Data to examine
`src/rtl/sr_bank_pkg.sv`:
```
// Shared types and the per-channel next-state rule for the SR register bank.
package sr_bank_pkg;

    typedef enum logic [1:0] {
        SR_SET_DOM = 2'd0,
        SR_RST_DOM = 2'd1,
        SR_HOLD    = 2'd2,
        SR_TOGGLE  = 2'd3
    } sr_mode_e;

    // Next state of one SR channel; the mode only matters when s and r are both high.
    function automatic logic sr_next(
        input sr_mode_e mode,
        input logic     s,
        input logic     r,
        input logic     q
    );
        logic n;
        n = q;
        case ({s, r})
            2'b00: n = q;
            2'b01: n = 1'b0;
            2'b10: n = 1'b1;
            2'b11: begin
                case (mode)
                    SR_SET_DOM: n = 1'b1;
                    SR_RST_DOM: n = 1'b0;
                    SR_HOLD:    n = q;
                    SR_TOGGLE:  n = ~q;
                    default:    n = q;
                endcase
            end
            default: n = q;
        endcase
        return n;
    endfunction

endpackage

```
`src/rtl/sr_cell.sv`:
```
// One SR storage channel with registered edge pulses and a sticky conflict flag.
// Latency: q, rise and fall update one edge after s/r are sampled.
// Backpressure: none; en gates sampling, clr overrides everything.
module sr_cell
    import sr_bank_pkg::*;
#(
    parameter sr_mode_e MODE      = SR_RST_DOM,
    parameter logic     RESET_BIT = 1'b0
) (
    input  logic clk,
    input  logic rst,
    input  logic en,
    input  logic clr,
    input  logic s,
    input  logic r,
    output logic q,
    output logic rise,
    output logic fall,
    output logic conflict,
    output logic conflict_evt
);

    logic q_next;

    always_comb begin
        q_next = q;
        if (clr) begin
            q_next = RESET_BIT;
        end else if (en) begin
            q_next = sr_next(MODE, s, r, q);
        end
    end

    // A conflict sampled in a clear cycle is discarded.
    assign conflict_evt = en & s & r & ~clr;

    always_ff @(posedge clk or posedge rst) begin
        if (rst) begin
            q        <= RESET_BIT;
            rise     <= 1'b0;
            fall     <= 1'b0;
            conflict <= 1'b0;
        end else begin
            q        <= q_next;
            rise     <= q_next & ~q;
            fall     <= ~q_next & q;
            conflict <= clr ? 1'b0 : (conflict | conflict_evt);
        end
    end

endmodule

```
`src/rtl/sr_reg_bank.sv`:
```
// Bank of WIDTH SR channels with shared enable/clear and a saturating conflict-cycle counter.
// Latency: all outputs registered, one edge after s/r are sampled.
// Backpressure: none; en gates sampling, clr overrides everything.
module sr_reg_bank
    import sr_bank_pkg::*;
#(
    parameter int               WIDTH     = 8,
    parameter sr_mode_e         MODE      = SR_RST_DOM,
    parameter logic [WIDTH-1:0] RESET_VAL = '0,
    parameter int               CNT_W     = 8
) (
    input  logic             clk,
    input  logic             rst,
    input  logic             en,
    input  logic             clr,
    input  logic [WIDTH-1:0] s,
    input  logic [WIDTH-1:0] r,
    output logic [WIDTH-1:0] q,
    output logic [WIDTH-1:0] q_rise,
    output logic [WIDTH-1:0] q_fall,
    output logic [WIDTH-1:0] conflict,
    output logic [CNT_W-1:0] conflict_cnt
);

    localparam logic [CNT_W-1:0] CNT_MAX = {CNT_W{1'b1}};
    localparam logic [CNT_W-1:0] CNT_ONE = {{(CNT_W-1){1'b0}}, 1'b1};

    logic [WIDTH-1:0] conflict_evt;
    logic             any_conflict;

    for (genvar i = 0; i < WIDTH; i++) begin : g_cell
        sr_cell #(
            .MODE      (MODE),
            .RESET_BIT (RESET_VAL[i])
        ) u_cell (
            .clk          (clk),
            .rst          (rst),
            .en           (en),
            .clr          (clr),
            .s            (s[i]),
            .r            (r[i]),
            .q            (q[i]),
            .rise         (q_rise[i]),
            .fall         (q_fall[i]),
            .conflict     (conflict[i]),
            .conflict_evt (conflict_evt[i])
        );
    end

    // Counts cycles with at least one conflicting channel, not the number of channels.
    assign any_conflict = |conflict_evt;

    always_ff @(posedge clk or posedge rst) begin
        if (rst) begin
            conflict_cnt <= '0;
        end else if (clr) begin
            conflict_cnt <= '0;
        end else if (any_conflict && (conflict_cnt != CNT_MAX)) begin
            conflict_cnt <= conflict_cnt + CNT_ONE;
        end
    end

endmodule

```
`config.mk`:
```
export PLATFORM = sky130hd
export DESIGN_NAME = sr_reg_bank
export DESIGN_NICKNAME = d
export VERILOG_FILES = /design/src/rtl/sr_bank_pkg.sv /design/src/rtl/sr_cell.sv /design/src/rtl/sr_reg_bank.sv
export SDC_FILE = /design/constraint.sdc
export NUM_CORES = 1
export LEC_CHECK = 0
export CORE_ASPECT_RATIO = 1.1
export CORE_MARGIN = 8
export CORE_UTILIZATION = 35
export CTS_BUF_LIST = sky130_fd_sc_hd__clkbuf_16
export CTS_CLUSTER_DIAMETER = 150
export DETAILED_ROUTE_END_ITERATION = 10
export SYNTH_ARGS = -nofsm -noshare
export SYNTH_HDL_FRONTEND = slang
export SYNTH_SLANG_ARGS = --single-unit
```
`constraint.sdc`:
```
create_clock -name clk -period 2.1 [get_ports clk]
set_clock_uncertainty 0.1 [all_clocks]
set_input_delay 0.21 -clock clk [delete_from_list [all_inputs] [get_ports clk]]
set_output_delay 0.21 -clock clk [all_outputs]
set_load 0.005 [all_outputs]
```
==> results.yml, run 1 <==
setup_path:
  rr_startpoint: "conflict_cnt[0]"
  crit_path_start_kind: "flop"
  timing.critical_path.arrival_ps: 1850
  critPathSlowestCell: "sky130_fd_sc_hd__dfrtp_1"
  r2r.worst_path.cells: 5
  timing.setup.critical_path_class: "flop to flop"
  crit_path_cell_trace: "ha_1 -> nand3_1 -> nor2_1 -> nor4_1 -> mux2_1"
  cp-end-kind: "flop"
  cp_slowest_stage_delay_ps: 420
  rr_endpoint: "conflict_cnt[5]"
  cp.required_ps: 2150
  reg2reg_setup_slack_ps: 300
  worstPathMaxFanout: 6
synthesis:
  proportion_of_netlist_area_held_by_the_largest_area_contributor_pct: 52.8
  synth.yosys.seq_area_share_pct: 52.8
  yosys-mux-area-fraction_pct: 2.31
  synthesis.nets: 201
  dominant_combinational_cell_family_by_area_after_synthesis: "simple AND/OR/NAND/NOR gates"
  synth_top_flop_cell: "sky130_fd_sc_hd__dfrtp_1"
  yosys.area_share.adder_pct: 0.660
  post_synthesis_compound_gate_area_fraction_pct: 13.5
  synthSimpleGateAreaFrac_pct: 16.4
  yosys.cell_types.count: 27
  synth.most_common_cell: "sky130_fd_sc_hd__dfrtp_1"
  post_synth_inst_count: 180
  synth.top_cells.by_area: "sky130_fd_sc_hd__dfrtp_1, sky130_fd_sc_hd__buf_4, sky130_fd_sc_hd__nor2b_1, sky130_fd_sc_hd__a21oi_1, sky130_fd_sc_hd__nor2_1"
  synthXorXnorAreaFrac_pct: 0
  synth.cell_area_um2: 1900
  synth.largest_area_cell: "sky130_fd_sc_hd__dfrtp_1"
  synthTopCellsByCount: "sky130_fd_sc_hd__dfrtp_1, sky130_fd_sc_hd__buf_4, sky130_fd_sc_hd__nor2b_1"
  synth_enable_flop_cells: 0
  yosys_warnings: 0
  synth_seq_cells: 40
  synthesis.area_per_instance_um2: 10.5
  async_reset_ff_share_pct: 100
floorplan:
  die_h_um: 93.2
  num_io_pins: 60
  fp-row-count: 28
  die-width_um: 86.2
  core-area_um2: 5290
  dieArea_um2: 8030
  initial_core_util_pct: 35.9
final_layout:
  nets: 243
  layout.core_utilization_pct: 48.3
  n_antenna_cell: 0
  area.growth.synth_to_final_pct: 34.8
  layout-drive-gt1-share_pct: 9.91
  layout.filler_cells: 496
clock_network:
  cts.repair.resized: 0
  cts_tree: "done"
  ctsRootBufferMaster: "sky130_fd_sc_hd__clkbuf_16"
  postCtsSetupBuffers: 0
  worst_skew_pair.late_latency_ps: 270
  number_of_buffers_between_clock_root_and_the_deepest_sink: 2
  tritoncts_num_sinks: 40
  path_clk_slew_ps: 50
  tritoncts.num_buffers: 5
  h-tree-depth: 2
  holdBufCountCts: 0
drt:
  met2_wirelength_um: 1960
  viasPerCell: 4.57
  met3RoutedLength_um: 344
  remaining_drc_errors: 0
  route.antenna.remaining_nets: 0
  highest_signal_layer_in_the_routed_design: "met4"
  wirelength_met1_um: 1760
  drtPass1Iterations: 4
  drt_iter0_drc: 71
  avgRoutedWirePerCell_um: 14.0
  finalWirelength_um: 4140
  detailroute.via_count: 1357
grt:
  gr-usage-all-layers_pct: 10.7
  grt_first_pass_wirelength_um: 6680
  number_of_antenna_violations_at_the_first_check_in_global_routing: 0
  grt_start_max_net_pins: 41
  grt_remaining_overflow: 0
  first_global_vias: 1355
power:
  leakagePower_uw: 0.00111
  power_per_cell_area_nw_per_um2: 694
  irDropWorstVdd_uv: 327
place:
  place.gp.congestion: 0.748
  port_buffers: 59
  post-place-ws_ps: 11.7
  hpwlAfterDp_um: 3040
sta:
  hold_slack_ps: 255
  timing.final.crit_share_pct: 85.7
  postLayoutSetupSlackWorst_ps: 301
  rsz0062_at_grt: "no"
  timing.setup.tns_ps: 0
  max_freq_mhz: 556
  hold_violations: 0
  setup_viol: 0
  max_slew_margin_pct: 66.1
  timing_max_transition_violations_final: 0
  slew_worst_pin_ps: 508
  period_needed_ps: 1800
status:
  outcome: "finished clean"
worst_hold_path:
  hold_path.class: "primary input to async pin"
job:
  cap_viol_max_count: 0
registers in the layout, summed over array words and instances (netlist names):
name,flops
conflict_cnt,8
g_cell.u_cell.conflict,8
g_cell.u_cell.fall,8
g_cell.u_cell.q,8
g_cell.u_cell.rise,8
final cells by class:
type | count | area, um2 | share of cell area, %
Timing Repair Buffer | 73 | 696 | 27.2
Inverter | 2 | 7.51 | 0.294
Multi-Input combinational cell | 100 | 624 | 24.4
Tap cell | 75 | 93.8 | 3.67
Clock inverter | 2 | 8.76 | 0.343
Clock buffer | 5 | 125 | 4.89
Sequential cell | 40 | 1000 | 39.2
metal layers:
metal  up-vias  track usage (%)
met3         6             4.74
met2        39             17.3
met1       649             12.0
met5         -                0
met4         0             4.31
li1        663                -
layout by cell type (no fill, tap or decap), types with 3 or more instances in the layout:
| cell | count |
|---|---|
| sky130_fd_sc_hd__a21oi_1 | 20 |
| sky130_fd_sc_hd__a22o_1 | 4 |
| sky130_fd_sc_hd__a31oi_1 | 8 |
| sky130_fd_sc_hd__buf_4 | 14 |
| sky130_fd_sc_hd__clkbuf_16 | 5 |
| sky130_fd_sc_hd__clkdlybuf4s50_1 | 59 |
| sky130_fd_sc_hd__dfrtp_1 | 40 |
| sky130_fd_sc_hd__inv_1 | 3 |
| sky130_fd_sc_hd__mux2_1 | 3 |
| sky130_fd_sc_hd__nand3_1 | 4 |
| sky130_fd_sc_hd__nor2_1 | 14 |
| sky130_fd_sc_hd__nor2b_1 | 29 |
power by group:
part | switching [uW] | internal [uW]
combinational | 103 | 145
clock | 273 | 426
sequential | 20.1 | 806
metrics by stage:
step / cells / cell area [um2] / total power [uW]
detailed placement: 290 / 2420 / 1090
global route: 297 / 2560 / 1850
CTS: 297 / 2560 / 1790
floorplan: 180 / 1900 / 974
finish: 297 / 2560 / 1770
global placement: 290 / 2420 / 1090
worst max-delay path by stage:
stage | endpoint | slack (ps) | from
after floorplan | conflict_cnt[5] | 440 | conflict_cnt[0]
after global routing | conflict_cnt[5] | 170 | conflict_cnt[0]
after CTS | conflict_cnt[5] | 290 | r[2]
final | conflict_cnt[5] | 300 | conflict_cnt[0]
after global placement | conflict_cnt[4] | 80 | r[4]
after detailed placement | conflict_cnt[4] | 10 | r[2]
critical path, delay by kind of cell (launching register included):
kind | cells | cell delay, ps
fa+ha+maj | 1 | 280
flops | 1 | 420
simple gates | 3 | 530
mux | 1 | 360
cell families (layout without fill, tap and decap cells):
group / Yosys count / after routing
AOI/OAI and AO/OA: 38 / 38
muxes: 4 / 4
and+or+nand+nor: 57 / 57
DFF: 40 / 40
buffers and inverters: 40 / 82
adders and majority gates: 1 / 1
(Power assumes the default switching activity.)
==> run 2, diff against run 1 <==
CAP_MARGIN = 20   (was not set)
SYNTH_HIERARCHICAL = 1   (was not set)
==> results.yml, run 2 <==
status:
  outcome: "finished clean"
final_layout:
  sequential_cell_area_um2: 1000
  area.growth.synth_to_final_pct: 60.8
  leading_cell_type_in_the_layout_fill_and_taps_excluded: "sky130_fd_sc_hd__clkdlybuf4s50_1"
  layout-drive-gt1-share_pct: 31.8
  layout_common_cells: "sky130_fd_sc_hd__clkdlybuf4s50_1, sky130_fd_sc_hd__dfrtp_1, sky130_fd_sc_hd__buf_4"
  instances_no_fill: 319
  n_antenna_cell: 0
  multiInputGateArea_um2: 806
  nets: 281
  layout.filler_cells: 431
setup_path:
  rr_startpoint: "conflict_cnt[0]"
  cp_num_buf_inv: 1
  cp_slowest_stage_delay_ps: 540
  crit_path_cell_trace: "clkdlybuf4s50_1 -> nand2_2 -> nor3b_2 -> nor4_2 -> and2_2 -> or4_1 -> a21oi_2"
  critPathSlowestCell: "sky130_fd_sc_hd__or4_1"
  timing.critical_path.arrival_ps: 2000
  timing.setup.critical_path_class: "primary input to flop"
  cp-end-kind: "flop"
  worstSetupStartpoint: "s[3]"
  worstPathMaxFanout: 4
  cp_top_family: "simple AND/OR/NAND/NOR gates"
  crit_path_start_kind: "primary input"
  cp.required_ps: 2200
synthesis:
  proportion_of_netlist_area_held_by_the_largest_area_contributor_pct: 54.2
  synth.top_cells.by_area: "sky130_fd_sc_hd__dfrtp_1, sky130_fd_sc_hd__nor4_2, sky130_fd_sc_hd__nor2b_1, sky130_fd_sc_hd__nor3b_2, sky130_fd_sc_hd__a21oi_2"
  synthesis.nets: 180
  synth.most_common_cell: "sky130_fd_sc_hd__dfrtp_1"
  synthesis.area_per_instance_um2: 11.6
  synth.largest_area_cell: "sky130_fd_sc_hd__dfrtp_1"
  yosys_warnings: 6
  synth.cell_area_um2: 1850
  yosys.cell_types.count: 26
  synth_seq_cells: 40
  synth_enable_flop_cells: 0
  synth.yosys.seq_area_share_pct: 54.2
  post_synth_inst_count: 159
  async_reset_ff_share_pct: 100
  synth_top_flop_cell: "sky130_fd_sc_hd__dfrtp_1"
  synthTopCellsByCount: "sky130_fd_sc_hd__dfrtp_1, sky130_fd_sc_hd__nor2b_1, sky130_fd_sc_hd__a21oi_1, sky130_fd_sc_hd__nor2_1"
sta:
  timing.final.crit_share_pct: 90.4
  timing.setup.tns_ps: 0
  timing_max_transition_violations_final: 0
  hold_slack_ps: 242
  postLayoutSetupSlackWorst_ps: 202
  slew_worst_pin_ps: 476
  hold_violations: 0
  max_slew_margin_pct: 68.1
  setup_viol: 0
  max_freq_mhz: 527
  rsz0062_at_grt: "no"
  period_needed_ps: 1900
power:
  comb_power_share_pct: 16.3
  power.share.sequential_pct: 41.8
  leakagePower_uw: 0.00128
  switching_share_pct: 22.7
  total_power_uw: 1990
  power_per_cell_area_nw_per_um2: 671
  irDropWorstVdd_uv: 328
  cellInternalPower_uw: 1540
  power.share.clock_pct: 42.0
  switchingPower_uw: 452
clock_network:
  h-tree-depth: 2
  tritoncts_num_sinks: 40
  ctsRootBufferMaster: "sky130_fd_sc_hd__clkbuf_16"
  holdBufCountCts: 0
  number_of_buffers_between_clock_root_and_the_deepest_sink: 2
  tritoncts.num_buffers: 5
  worst_skew_pair.late_latency_ps: 270
  path_clk_slew_ps: 60
  cts_tree: "done"
place:
  post-place-ws_ps: -246
  place.detailed.instances: 309
  place.gp.congestion: 0.864
  hpwlAfterDp_um: 4020
  port_buffers: 59
drt:
  route.antenna.remaining_nets: 0
  drtPass1Iterations: 4
  finalWirelength_um: 5180
  drt_iter0_drc: 62
  avgRoutedWirePerCell_um: 16.2
  detailroute.via_count: 1598
  viasPerCell: 5.01
  remaining_drc_errors: 0
grt:
  number_of_antenna_violations_at_the_first_check_in_global_routing: 0
  grt_first_pass_wirelength_um: 8300
  gr-usage-all-layers_pct: 13.0
  grt_remaining_overflow: 0
  first_global_vias: 1618
  grt_start_max_net_pins: 16
floorplan:
  die-width_um: 85.3
  dieArea_um2: 7860
  die_h_um: 92.2
  core-area_um2: 5030
  initial_core_util_pct: 36.7
  fp-row-count: 27
  num_io_pins: 60
worst_hold_path:
  hold_path.class: "primary input to flop"
  timing.hold.worst.start: "clr"
job:
  cap_viol_max_count: 0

Instructions to follow
Copy the entries above exactly, but only from the line holding "Multi-Input combinational cell" through the line holding "sky130_fd_sc_hd__clkdlybuf4s50_1 | 59 |", both included.

Expected answer
Multi-Input combinational cell | 100 | 624 | 24.4
Tap cell | 75 | 93.8 | 3.67
Clock inverter | 2 | 8.76 | 0.343
Clock buffer | 5 | 125 | 4.89
Sequential cell | 40 | 1000 | 39.2
metal layers:
metal  up-vias  track usage (%)
met3         6             4.74
met2        39             17.3
met1       649             12.0
met5         -                0
met4         0             4.31
li1        663                -
layout by cell type (no fill, tap or decap), types with 3 or more instances in the layout:
| cell | count |
|---|---|
| sky130_fd_sc_hd__a21oi_1 | 20 |
| sky130_fd_sc_hd__a22o_1 | 4 |
| sky130_fd_sc_hd__a31oi_1 | 8 |
| sky130_fd_sc_hd__buf_4 | 14 |
| sky130_fd_sc_hd__clkbuf_16 | 5 |
| sky130_fd_sc_hd__clkdlybuf4s50_1 | 59 |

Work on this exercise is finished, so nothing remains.